Combined checkpoint inhibition and CAR T-cell therapy

A mechanism by which CD30 CAR T-cell efficacy may be impaired is via retained expression of programmed cell death protein 1, which engages with the upregulated programmed cell death protein 1 ligands to inhibit T-cell activation and proliferation. A study that evaluated checkpoint inhibitors in patients whose disease had progressed after CAR T-cell therapy observed clinical benefit, with all 5 patients responding. Interestingly, this included those who had not responded to checkpoint inhibition prior to CAR T-cell therapy. Meier, et al.,¹ speculate that some of the responses observed could be due to reprogramming and reactivation of memory CAR T-cells that had persisted after the initial infusion. A phase I trial (NCT04134325) is currently evaluating the efficacy of immunotherapy after CAR T-cell therapy failure. The possibility of an upfront combination of CAR T-cell therapy and checkpoint inhibition may be a more effective strategy and is currently being explored in solid tumors.

The interplay of transplant and CAR T-cell therapy

Whilst we have gained some clarity on the role of CAR T-cells in patients with R/R HL who are ineligible for auto-HSCT, or who have relapsed posttransplant, the question remains as to how CAR T-cell therapy can benefit those patients eligible for transplant. Auto-HSCT currently offers the highest curative potential in these patients. More novel agents such as BV and checkpoint inhibitors are less likely to offer long-term disease control but given the significant transplant-associated morbidity and the occasional durable remissions seen with these agents, they are often trialed first. Patients who have a complete response to salvage therapy prior to auto-HSCT and/or who have chemosensitive disease tend to have better long-term outcomes; therefore, given the success of CAR T-cell therapy even in heavily pretreated patients, the authors postulate a potential role for CAR T-cell therapy as a bridge to transplant, though this has yet to be explored in HL.

The role of CAR T-cell therapy as a maintenance or consolidation strategy posttransplant is currently being considered (NCT04083495). In this phase I trial, patients deemed high-risk received CAR T-cell therapy post-auto-HSCT. The 1-year PFS of 15 patients included was 79%, with an OS of 100%, results that the authors suggest are at least comparable to the AETHERA trial (NCT01100502) in which BV was used as a maintenance strategy in BV naive patients. With 80% of the patients in the NCT04083495 trial having seen BV at some point prior to transplant, CAR T-cell therapy may be particularly appropriate for patients who have previously received BV or are no longer able to receive it due to neuropathy.

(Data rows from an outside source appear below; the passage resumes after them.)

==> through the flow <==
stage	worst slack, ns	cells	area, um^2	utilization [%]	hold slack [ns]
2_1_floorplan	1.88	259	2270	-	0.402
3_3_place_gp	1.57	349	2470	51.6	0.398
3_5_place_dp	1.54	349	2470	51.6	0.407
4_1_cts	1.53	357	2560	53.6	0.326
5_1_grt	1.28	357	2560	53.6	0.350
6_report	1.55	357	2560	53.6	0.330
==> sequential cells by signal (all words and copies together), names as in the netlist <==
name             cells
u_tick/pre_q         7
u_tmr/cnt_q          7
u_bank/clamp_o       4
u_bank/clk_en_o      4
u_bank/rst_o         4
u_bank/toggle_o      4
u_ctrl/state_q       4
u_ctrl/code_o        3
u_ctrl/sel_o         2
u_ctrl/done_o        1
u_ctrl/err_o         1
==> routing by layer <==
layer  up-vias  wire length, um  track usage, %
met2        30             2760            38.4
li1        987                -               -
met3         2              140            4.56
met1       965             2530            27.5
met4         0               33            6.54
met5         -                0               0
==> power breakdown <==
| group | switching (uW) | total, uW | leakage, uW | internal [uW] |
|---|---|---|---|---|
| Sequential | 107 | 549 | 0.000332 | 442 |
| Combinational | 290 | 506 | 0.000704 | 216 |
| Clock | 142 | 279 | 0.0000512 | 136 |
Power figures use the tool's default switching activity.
**src/rtl/kbi_pkg.sv**
```systemverilog
package kbi_pkg;
  localparam int CTRL_W      = 2;
  localparam int CTRL_MASTER = 1;
  localparam int CTRL_CLEAR  = 0;

  typedef struct packed {
    logic masterVal;
    logic masterLoad;
    logic maskLoad;
    logic clrLatch;
  } kbiStrobe_t;
endpackage

```
**src/rtl/kbi_sync.sv**
```systemverilog
module kbi_sync #(
  parameter int STAGES = 2
) (
  input  logic clk,
  input  logic rstN,
  input  logic din,
  output logic syncOut,
  output logic prevOut
);
  logic [STAGES-1:0] chain;
  logic              prevQ;

  always_ff @(posedge clk or negedge rstN) begin
    if (!rstN) begin
      chain <= '0;
      prevQ <= 1'b0;
    end else begin
      chain <= {chain[STAGES-2:0], din};
      prevQ <= chain[STAGES-1];
    end
  end

  assign syncOut = chain[STAGES-1];
  assign prevOut = prevQ;
endmodule

```
**src/rtl/kbi_ctrl.sv**
```systemverilog
module kbi_ctrl
  import kbi_pkg::*;
(
  input  logic              maskWe,
  input  logic              ctrlWe,
  input  logic [CTRL_W-1:0] ctrlWdata,
  output kbiStrobe_t        strobe
);
  always_comb begin
    strobe.maskLoad   = maskWe;
    strobe.masterLoad = ctrlWe;
    strobe.masterVal  = ctrlWdata[CTRL_MASTER];
    strobe.clrLatch   = ctrlWe & ctrlWdata[CTRL_CLEAR];
  end
endmodule

```
**src/rtl/kbi_datapath.sv**
```systemverilog
module kbi_datapath
  import kbi_pkg::*;
#(
  parameter int NPINS     = 8,
  parameter int SYNC_DEPTH = 2
) (
  input  logic             clk,
  input  logic             rstN,
  input  logic [NPINS-1:0] keyIn,
  input  logic             extIn,
  input  logic             extEn,
  input  logic [NPINS-1:0] portDir,
  input  logic [NPINS-1:0] pullReq,
  input  logic [NPINS-1:0] maskWdata,
  input  kbiStrobe_t       strobe,
  output logic [NPINS-1:0] maskQ,
  output logic             masterQ,
  output logic [NPINS-1:0] dirEff,
  output logic [NPINS-1:0] pullEff,
  output logic             irqQ
);
  localparam int NSRC = NPINS + 1;

  logic [NSRC-1:0] srcVec;
  logic [NSRC-1:0] enVec;
  logic [NSRC-1:0] syncVec;
  logic [NSRC-1:0] prevVec;
  logic [NSRC-1:0] fallVec;
  logic            pressHit;

  assign srcVec = {extIn, keyIn};
  assign enVec  = {extEn, maskQ};

  for (genvar i = 0; i < NSRC; i++) begin : g_src
    kbi_sync #(.STAGES(SYNC_DEPTH)) u_sync (
      .clk    (clk),
      .rstN   (rstN),
      .din    (srcVec[i]),
      .syncOut(syncVec[i]),
      .prevOut(prevVec[i])
    );
    assign fallVec[i] = prevVec[i] & ~syncVec[i];
  end

  assign pressHit = masterQ & (|(fallVec & enVec));

  always_ff @(posedge clk or negedge rstN) begin
    if (!rstN) begin
      maskQ   <= '0;
      masterQ <= 1'b0;
      irqQ    <= 1'b0;
    end else begin
      if (strobe.maskLoad)   maskQ   <= maskWdata;
      if (strobe.masterLoad) masterQ <= strobe.masterVal;
      if (pressHit)             irqQ <= 1'b1;
      else if (strobe.clrLatch) irqQ <= 1'b0;
    end
  end

  assign dirEff  = portDir & ~maskQ;
  assign pullEff = pullReq | maskQ;
endmodule

```
**src/rtl/kbi_top.sv**
```systemverilog
module kbi_top
  import kbi_pkg::*;
#(
  parameter int NPINS = 8
) (
  input  logic              clk,
  input  logic              rstN,
  input  logic [NPINS-1:0]  keyIn,
  input  logic              extIn,
  input  logic              extEn,
  input  logic [NPINS-1:0]  portDir,
  input  logic [NPINS-1:0]  pullReq,
  input  logic              maskWe,
  input  logic [NPINS-1:0]  maskWdata,
  input  logic              ctrlWe,
  input  logic [CTRL_W-1:0] ctrlWdata,
  output logic [NPINS-1:0]  maskRdata,
  output logic [CTRL_W-1:0] ctrlRdata,
  output logic [NPINS-1:0]  dirEff,
  output logic [NPINS-1:0]  pullEff,
  output logic              irq,
  output logic              wake
);
  kbiStrobe_t strobe;
  logic       masterQ;

  kbi_ctrl u_ctrl (
    .maskWe   (maskWe),
    .ctrlWe   (ctrlWe),
    .ctrlWdata(ctrlWdata),
    .strobe   (strobe)
  );

  kbi_datapath #(.NPINS(NPINS)) u_dp (
    .clk      (clk),
    .rstN     (rstN),
    .keyIn    (keyIn),
    .extIn    (extIn),
    .extEn    (extEn),
    .portDir  (portDir),
    .pullReq  (pullReq),
    .maskWdata(maskWdata),
    .strobe   (strobe),
    .maskQ    (maskRdata),
    .masterQ  (masterQ),
    .dirEff   (dirEff),
    .pullEff  (pullEff),
    .irqQ     (irq)
  );

  always_comb begin
    ctrlRdata              = '0;
    ctrlRdata[CTRL_MASTER] = masterQ;
  end

  assign wake = irq;
endmodule

```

Concern about the possibility of an increased incidence of immune-related adverse events post-, auto-, or allo-HSCT has largely been disproved by multiple studies demonstrating long-term safety of CAR T-cells.

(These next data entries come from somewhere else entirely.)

`src/rtl/agu_pkg.sv`:
```
package agu_pkg;
  typedef enum logic [1:0] {
    MODE_LIN = 2'd0,
    MODE_MOD = 2'd1,
    MODE_REV = 2'd2
  } agu_mode_e;
endpackage

```
`src/rtl/agu_revcarry_add.sv`:
```
module agu_revcarry_add #(
  parameter int W = 16
) (
  input  logic [W-1:0] a_i,
  input  logic [W-1:0] b_i,
  output logic [W-1:0] sum_o
);
  logic [W-1:0] a_rev, b_rev, s_rev;

  // mirror operands so an ordinary adder carries high-to-low
  for (genvar i = 0; i < W; i++) begin : g_rev
    assign a_rev[i] = a_i[W-1-i];
    assign b_rev[i] = b_i[W-1-i];
    assign sum_o[i] = s_rev[W-1-i];
  end

  assign s_rev = a_rev + b_rev;
endmodule

```
`src/rtl/agu_modulo_add.sv`:
```
module agu_modulo_add #(
  parameter int W = 16
) (
  input  logic [W-1:0] ptr_i,
  input  logic [W-1:0] off_i,
  input  logic [W-1:0] mod_i,
  output logic [W-1:0] sum_o
);
  logic        [W-1:0] mask, base;
  logic        [W:0]   upper, size;
  logic signed [W+1:0] raw, hi, lo, fix;

  // smallest all-ones mask covering the modifier
  always_comb begin
    mask = mod_i;
    for (int i = 1; i < W; i++) mask = mask | (mod_i >> i);
  end

  assign base  = ptr_i & ~mask;
  assign upper = {1'b0, base} + {1'b0, mod_i};
  assign size  = {1'b0, mod_i} + {{W{1'b0}}, 1'b1};
  assign raw   = $signed({2'b00, ptr_i}) + $signed({{2{off_i[W-1]}}, off_i});
  assign hi    = $signed({1'b0, upper});
  assign lo    = $signed({2'b00, base});

  always_comb begin
    if (raw > hi)      fix = raw - $signed({1'b0, size});
    else if (raw < lo) fix = raw + $signed({1'b0, size});
    else               fix = raw;
  end

  assign sum_o = fix[W-1:0];
endmodule

```
`src/rtl/agu_unit.sv`:
```
module agu_unit
  import agu_pkg::*;
#(
  parameter int W = 16
) (
  input  logic         clk_i,
  input  logic         rst_ni,
  input  logic         load_i,
  input  logic         step_i,
  input  logic [W-1:0] ptr_wdata_i,
  input  logic [W-1:0] off_wdata_i,
  input  logic [W-1:0] mod_wdata_i,
  output logic [W-1:0] addr_o,
  output logic [W-1:0] nxt_o
);
  logic [W-1:0] ptr_q, off_q, mod_q;
  logic [W-1:0] lin_sum, mod_sum, rev_sum;
  agu_mode_e    mode;

  always_ff @(posedge clk_i or negedge rst_ni) begin
    if (!rst_ni) begin
      ptr_q <= '0;
      off_q <= '0;
      mod_q <= '1;
    end else if (load_i) begin
      ptr_q <= ptr_wdata_i;
      off_q <= off_wdata_i;
      mod_q <= mod_wdata_i;
    end else if (step_i) begin
      ptr_q <= nxt_o;
    end
  end

  always_comb begin
    if (mod_q == '0)          mode = MODE_REV;
    else if (!mod_q[W-1])     mode = MODE_MOD;
    else                      mode = MODE_LIN;  // all ones and reserved upper half
  end

  assign lin_sum = ptr_q + off_q;

  agu_modulo_add #(.W(W)) u_mod (
    .ptr_i (ptr_q),
    .off_i (off_q),
    .mod_i (mod_q),
    .sum_o (mod_sum)
  );

  agu_revcarry_add #(.W(W)) u_rev (
    .a_i   (ptr_q),
    .b_i   (off_q),
    .sum_o (rev_sum)
  );

  always_comb begin
    unique case (mode)
      MODE_MOD: nxt_o = mod_sum;
      MODE_REV: nxt_o = rev_sum;
      default:  nxt_o = lin_sum;
    endcase
  end

  assign addr_o = ptr_q;
endmodule

```
`src/rtl/addr_gen_dual.sv`:
```
module addr_gen_dual #(
  parameter int W = 16,
  parameter int N = 2
) (
  input  logic                clk_i,
  input  logic                rst_ni,
  input  logic [N-1:0]        load_i,
  input  logic [N-1:0]        step_i,
  input  logic [N-1:0][W-1:0] ptr_wdata_i,
  input  logic [N-1:0][W-1:0] off_wdata_i,
  input  logic [N-1:0][W-1:0] mod_wdata_i,
  output logic [N-1:0][W-1:0] addr_o,
  output logic [N-1:0][W-1:0] nxt_o
);
  for (genvar u = 0; u < N; u++) begin : g_unit
    agu_unit #(.W(W)) u_unit (
      .clk_i       (clk_i),
      .rst_ni      (rst_ni),
      .load_i      (load_i[u]),
      .step_i      (step_i[u]),
      .ptr_wdata_i (ptr_wdata_i[u]),
      .off_wdata_i (off_wdata_i[u]),
      .mod_wdata_i (mod_wdata_i[u]),
      .addr_o      (addr_o[u]),
      .nxt_o       (nxt_o[u])
    );
  end
endmodule

```
`config.mk`:
```
export PLATFORM = sky130hd
export DESIGN_NAME = addr_gen_dual
export DESIGN_NICKNAME = d
export VERILOG_FILES = /design/src/rtl/agu_pkg.sv /design/src/rtl/agu_revcarry_add.sv /design/src/rtl/agu_modulo_add.sv /design/src/rtl/agu_unit.sv /design/src/rtl/addr_gen_dual.sv
export SDC_FILE = /design/constraint.sdc
export NUM_CORES = 1
export LEC_CHECK = 0
export BUFFER_PORTS_ARGS = -buffer_cell sky130_fd_sc_hd__buf_2
export CORE_MARGIN = 4
export CORE_UTILIZATION = 55
export CTS_CLUSTER_SIZE = 16
export DETAILED_ROUTE_END_ITERATION = 6
export GPL_TIMING_DRIVEN = 0
export PLACE_DENSITY_LB_ADDON = 0.2
export SETUP_SLACK_MARGIN = 0.02
export SLEW_MARGIN = 0
export SYNTH_ARGS = -nofsm -noshare
export SYNTH_HDL_FRONTEND = slang
export SYNTH_SLANG_ARGS = --single-unit
```
`constraint.sdc`:
```
create_clock -name clk_i -period 8.6 [get_ports clk_i]
set_input_delay 0.86 -clock clk_i [delete_from_list [all_inputs] [get_ports clk_i]]
set_output_delay 0.86 -clock clk_i [all_outputs]
set_load 0.05 [all_outputs]
```
==> results.sh <==
export IMPL_synth_async_sr_flop_share=1.00
export IMPL_synth_edf_count=0
export IMPL_synth_compound_area_frac=0.255
export IMPL_dieArea_sq_um=28700
export IMPL_insertion_delay_ps=370
export IMPL_synth_ff_type="dfrtp_1"
export IMPL_fin_crit_sh=0.960
export IMPL_ys_warn_count=0
export IMPL_path_class="reg -> out"
export IMPL_r2r_slack_ps=1370
export IMPL_dr_pass1_iters=6
export IMPL_top_level_ports=166
export IMPL_maxSlewViolCount=0
export IMPL_ctsHoldBuffers=0
export IMPL_arrival_ps=7400
export IMPL_startpoint_type="flip-flop"
export IMPL_rsz0062_at_grt="no"
export IMPL_cts_buffers_inserted=9
export IMPL_drive_gt1_frac=0.169
export IMPL_num_vias=15000
export IMPL_ys_types=89
export IMPL_ys_top_cells_by_area="ha_1 17%, dfrtp_1 11%, dfstp_2 5.9%, xnor2_1 4.9%, mux2_2 4.4%"
export IMPL_grt_antenna_before_repair=1
export IMPL_wl_met2_mm=20.0
export IMPL_wl_per_cell_microns=21.3
export IMPL_drt_initial_drc_count=1707
export IMPL_via_per_inst=6.39
export IMPL_grt_ovfl_total=0
export IMPL_grt_max_degree=66
export IMPL_synth_cell_area_sq_um=14300
export IMPL_root_buffer="clkbuf_16"
export IMPL_worst_pin_slew_ps=1170
export IMPL_routedLengthMet1_mm=22.7
export IMPL_area_growth_pct=11.8
export IMPL_cts_sinks=96
export IMPL_place_gp_congestion=0.994
export IMPL_slew_headroom=0.216
export IMPL_ant_nets=0
export IMPL_r2r_start="g_unit[0].u_unit.mod_q[10]$_DFFE_PN1P_"
export IMPL_initial_utilization=0.564
export IMPL_synthAdderAreaFrac=0.184
export IMPL_cts_clk_slew_worst_paths_ps=90
export IMPL_endpoint_kind="output port"
export IMPL_yosysTopAreaCell="ha_1"
export IMPL_grt_pass1_wl_mm=78.0
export IMPL_n_antenna_cell=0
export IMPL_postSynthCellCount=1832
export IMPL_final_hold_violation_count=0
export IMPL_synth_top_family_by_area="compound AO/OA/AOI/OAI gates"
export IMPL_synth_simple_area_share=0.205
export IMPL_grt_usage=0.340
export IMPL_drv_cap=0
export IMPL_worst_r2r_cell_count=31
export IMPL_cts_tree="built"
export IMPL_r2r_end="g_unit[0].u_unit.addr_o[13]$_DFFE_PN0P_"
export IMPL_core_sq_um=25400
export IMPL_fin_worst_skew_ps=13.5
export IMPL_top_layer_used="met4"
export IMPL_cp_max_fo=8
export IMPL_synth_top_area_share=0.170
export IMPL_ys_ff_latch=96
export IMPL_outcome="finished, final reports clean"
export IMPL_cp_slowest_cell="dfstp_2"
export IMPL_wl_met3_mm=6.11
export IMPL_grt_pass1_vias=14100
export IMPL_synth_xor_area_share=0.0752
export IMPL_die_y_microns=169
export IMPL_avgSynthCellArea_sq_um=7.82
export IMPL_final_cell_mix="194 x ha_1, 176 x buf_2, 155 x nor2_1"
export IMPL_place_hpwl_mm=40.5
export IMPL_synthMuxAreaShare=0.0503
export IMPL_drc=0
export IMPL_clockBufferDepth=2
export IMPL_final_setup_viol_count=0
export IMPL_worstPathRequired_ps=7740
export IMPL_floorplan_rows=58
export IMPL_clock_fmax_ghz=0.121
export IMPL_syn_nets=2138
export IMPL_final_common_cell="ha_1"
export IMPL_htreeDepth=3
export IMPL_postRouteWirelength_mm=50.0
export IMPL_hold_class="in -> async"
export IMPL_fp_dieW_microns=169
export IMPL_max_stage_delay_ps=680
export IMPL_port_buffers=162
export IMPL_fillers=2363
export IMPL_tns_ps=0
export IMPL_ys_seq_area_frac=0.171
export IMPL_nNetsFinal=2313
export IMPL_final_min_clock_period_ps=8260
[synthesized netlist by cell type (11+ instances only)]
library cell / n
a21o_1: 42
nand3_1: 53
nor2_1: 157
o21bai_1: 31
nor2b_1: 19
nand2_1: 142
xnor2_1: 80
o31ai_1: 14
xor2_1: 43
dfrtp_1: 64
ha_1: 194
dfstp_2: 32
nand2b_1: 31
nor4_1: 11
o22ai_1: 12
a221o_1: 17
a21oi_1: 122
a211oi_1: 26
or3_1: 15
buf_2: 17
nor3_1: 46
o211ai_1: 25
and3_1: 26
o21ai_0: 101
o21a_1: 13
or2_2: 13
a31oi_1: 20
inv_1: 125
clkbuf_1: 59
o21ai_1: 11
nor3b_1: 11
nand4_1: 17
mux2_2: 56
[flip-flops by register name, indices dropped and copies added (netlist names)]
name,cells
g_unit.u_unit.addr_o,32
g_unit.u_unit.mod_q,32
g_unit.u_unit.off_q,32
[metrics by stage]
step / hold slack, ps / worst slack [ps] / util / cell area, sq um / cells
floorplan: 485 / 1180 / - / 14300 / 1832
global placement: 495 / 356 / 0.612 / 15500 / 2324
detailed placement: 501 / 350 / 0.613 / 15600 / 2325
CTS: 472 / 57.8 / 0.626 / 15900 / 2340
global route: 486 / 4.81 / 0.630 / 16000 / 2342
finish: 455 / 345 / 0.630 / 16000 / 2342
[how the worst max path moves through the flow]
stage,to,cells after the start,start
final,nxt_o[13],31,g_unit[0].u_unit.mod_q[10]$_DFFE_PN1P_
after global routing,nxt_o[14],31,g_unit[0].u_unit.mod_q[9]$_DFFE_PN1P_
after CTS,nxt_o[19],27,g_unit[1].u_unit.mod_q[12]$_DFFE_PN1P_
after detailed placement,nxt_o[11],31,g_unit[0].u_unit.mod_q[7]$_DFFE_PN1P_
after global placement,nxt_o[11],31,g_unit[0].u_unit.mod_q[7]$_DFFE_PN1P_
after floorplan,nxt_o[28],26,g_unit[1].u_unit.mod_q[0]$_DFFE_PN1P_
[what timing repair did]
item | in CTS | in global routing
setup endpoints to repair | 4 | 32
hold endpoints to repair | 0 | 0
cloned | 0 | 0
pin swaps | 0 | 3
gates resized for setup | 0 | 23
buffers inserted | 0 | 4
[worst max-delay path, delay by kind of cell, from the launching register on]
kind                     cells  cell delay (ps)
buffers and inverters        3              570
adder cells (fa/ha/maj)      3              890
AND/OR/NAND/NOR             12             2430
flip-flops                   1              680
AO/OA/AOI/OAI               13             2420
[metal layers]
| metal | vias up | track usage |
|---|---|---|
| met1 | 7036 | 0.524 |
| met3 | 96 | 0.0773 |
| met2 | 799 | 0.481 |
| met4 | 0 | 0.0732 |
| met5 | - | 0 |
| li1 | 7032 | - |
[cells by family after synthesis]
group	after synthesis
DFF	96
muxes	65
and+or+nand+nor	589
adders and majority gates	204
AOI/OAI and AO/OA	539
buffers and inverters	216
xor gates and xnor gates	123
[final cells by class]
cell class	count	area, sq um	area share
clock inverters	6	97.6	0.00610
inverters	126	473	0.0295
well taps	330	413	0.0258
plain buffers	87	379	0.0237
clock buffers	10	239	0.0149
flip-flops and latches	96	2450	0.153
repair buffers	167	876	0.0547
multi-input cells	1520	11100	0.693
Power is left out: the tool's default activity adds up to more than one toggle a clock period on the data nets, which glitch-free logic cannot reach.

It is still unclear whether CAR T-cell therapy will ever replace HSCT as the standard of care in R/R HL. An intent to treat analysis in patients with R/R non-Hodgkin lymphoma demonstrated CAR T-cells were not inferior to allo-HSCT. Whilst they carried the added benefit of reduced non-relapse mortality, patients who received CAR T-cells had a higher tendency for relapse. Clearly, a significant amount of further research is needed before we fully reform the standard care for transplant eligible patients.

Conclusion

The high response rates seen with CAR T-cell therapy with the potential for durable responses, as well as limited toxicity, is clearly very promising. Further work is needed to optimize this therapy and clearly determine how it fits in with other therapeutic strategies, including whether in time we will rethink the timing and role of transplantation. In this rapidly evolving landscape, the future of treatment, even for patients with the most refractory disease, looks promising.